Together Torrey and Gray undertook several ambitious projects, the first of which was A Flora of North America, an updated, comprehensive survey of the plants of the continent. This work would extend to a larger territory and much wider range of plants than Torrey’s earlier Compendium of the Flora of the Northern and Middle States (1826), and was among the most comprehensive floras of the Americas to date. Working steadily together, with Torrey making most of the taxonomic distinctions and Gray drafting most of the text, they published six of the planned seven volumes of their Flora between 1838-43.
Image: Letter from Asa Gray to John Torrey. July 17, 1855. Manuscript. LuEsther T. Mertz Library, The New York Botanical Garden.
In 1842 Gray became professor of botany at Harvard University, around the same time the collaborators began to research and identify larger numbers of plant specimens being collected by North American expeditions to the South and West, many of which were government-sponsored.
Gray would enjoy a successful career at Harvard, authoring important publications including A Manual of Botany of the Northern United States, from New England to Wisconsin and South to Ohio and Pennsylvania Inclusive (1848) and creating a significant herbarium at the university, and becoming an early proponent of Darwin’s theory of evolution.
Image: Portrait of Asa Gray, n.d.
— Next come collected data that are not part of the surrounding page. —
module TopLevelModule(
    input clk,                    
    input [2:0] switches,        
    input confirm_key1,   
input confirm_key2,     
    input reset_key,            
    output [1:0] player_led,     
    output [1:0] winner_led           
);
    wire [2:0] column_select;
    wire confirm_move1;
wire confirm_move2;
    wire reset_game;
    wire [1:0] current_player;
    wire game_over;
    InputProcessor input_proc(
        .clk(clk),
        .switches(switches),
        .confirm_key1(confirm_key1),
        .confirm_key2(confirm_key2),
        .reset_key(reset_key),
        .column(column_select),
        .confirm1(confirm_move1),
.confirm2(confirm_move2),
        .reset(reset_game)
    );
    control control_unit(
        .clk(clk),
        .reset(reset_game),
        .column_select(column_select),
        .confirm_move1(confirm_move1),
        .confirm_move2(confirm_move2),
        .current_player(current_player),
        .game_over(game_over), .winner(winner_led)
    );
    assign player_led = current_player;
endmodule
## matrix_mul
module matrix_mul(
    input wire clk,
    input wire reset,
    input wire start,
    input wire [8:0][7:0] matrix_a,
    input wire [8:0][7:0] matrix_b,
    output reg [8:0][15:0] result,
    output reg done
);
For scale: about 960 cells after synthesis, ~290 I/O pins, roughly 12000 um^2 of cells after synthesis.
clock: 4.44 ns
lec_check: 0
cap_margin: 20
cell_pad_in_sites_global_placement: 0
core_aspect_ratio: 1.48
core_margin: 2
core_utilization: 58
cts_cluster_size: 87
gpl_timing_driven: 1
max_routing_layer: met5
place_density: 0.41
setup_slack_margin: 1.29
slew_margin: 20
tns_end_percent: 5
run.sh (not shown) runs the stock make flow with config.mk's settings and CLKGATE_MAP_FILE=.
The first run completed and failed the layout checks on negative setup slack.
Edit:
--- a/flow/config.mk
+++ b/flow/config.mk
@@ -7,0 +8 @@
+export ABC_AREA = 1
@@ -10 +11 @@
-export CORE_ASPECT_RATIO = 1.48
+export CORE_ASPECT_RATIO = 0.5
@@ -12,2 +13,3 @@
-export CORE_UTILIZATION = 58
-export CTS_CLUSTER_SIZE = 87
+export CORE_UTILIZATION = 48
+export CTS_CLUSTER_DIAMETER = 336
+export CTS_CLUSTER_SIZE = 71
@@ -17 +19 @@
-export SETUP_SLACK_MARGIN = 1.29
+export SETUP_SLACK_MARGIN = 1.21
The changed run completed, yet does not pass: negative setup slack.
Wire length goes up by 0.51%.
Utilization came out lower by 19 points.
Clock skew is about the same.
Worst setup slack improves by 670 ps.
Global-route usage is lower by 1.1 points.
First-iteration DRC count grows by about 12%.
Register-to-register slack improves by 670 ps.
Edit:
==> flow/config.mk (replaced) <==
export PLATFORM = sky130hd
export DESIGN_NAME = matrix_mul
export DESIGN_NICKNAME = matrix_mul
export VERILOG_FILES = /design/flow/design.v
export SDC_FILE = /design/flow/constraint.sdc
export NUM_CORES = 4
export LEC_CHECK = 0
export CAP_MARGIN = 20
export CORE_MARGIN = 2
export CORE_UTILIZATION = 59
export SLEW_MARGIN = 20
==> flow/constraint.sdc (replaced) <==
create_clock -name core_clock -period 4.39 [get_ports {clk}]
set_input_delay 0.8780 -clock core_clock [delete_from_list [all_inputs] [get_ports {clk}]]
set_output_delay 0.8780 -clock core_clock [all_outputs]
set_load 0.01 [all_outputs]
What happened:
- The new run finished but fails on negative setup slack
- routed wire length drops by about 9%
- via count drops by 17%
- critical path depth drops by 3
- maximum frequency drops by 6.9%
- first-iteration DRC count drops by about 25%
- global-route usage climbs by 2.6 points
- clock skew stays flat
- design area drops by about 4%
In A History of the New York Academy of Sciences, formerly the Lyceum of Natural History by Herman L. Fairchild (1850-1943), New York, 1887. LuEsther T. Mertz Library, The New York Botanical Garden.
Torrey's Late Career
Appointed State Botanist of New York in 1836, Torrey spent the next seven years compiling a comprehensive flora of the state. Decades later, botanist Nathaniel Lord Britton, who would become the founding director of The New York Botanical Garden in 1891, described A Flora of the State of New York as “the most noteworthy, elegant, and complete local flora of any produced in the United States.”
In the 1850s Torrey was finally able to leave his teaching positions to focus entirely on his botanical studies. When his friend and colleague Joseph Henry (1797-1878) left Princeton University to become secretary of the newly-formed Smithsonian Institution, Torrey assisted in the assembly, care, and maintenance of what would become the national herbarium, even taking the specimens into his care for safekeeping for the duration of the Civil War. By 1868, this collection contained between 15,000-20,000 specimens.
From the 1840s on, Torrey lectured with increasing frequency, ultimately inspiring the creation of the Torrey Botanical Club in 1867. Still active today as the Torrey Botanical Society, this organization, the oldest of its kind in the Americas, continues to publish a scholarly journal and meets regularly.
Image: Soap Gentian (Gentiana saponaria) in A Flora of the State of New York, vol. II, by John Torrey. Albany, New York: Carroll and Cook, Printers to the Assembly, 1843. LuEsther T. Mertz Library, The New York Botanical Garden.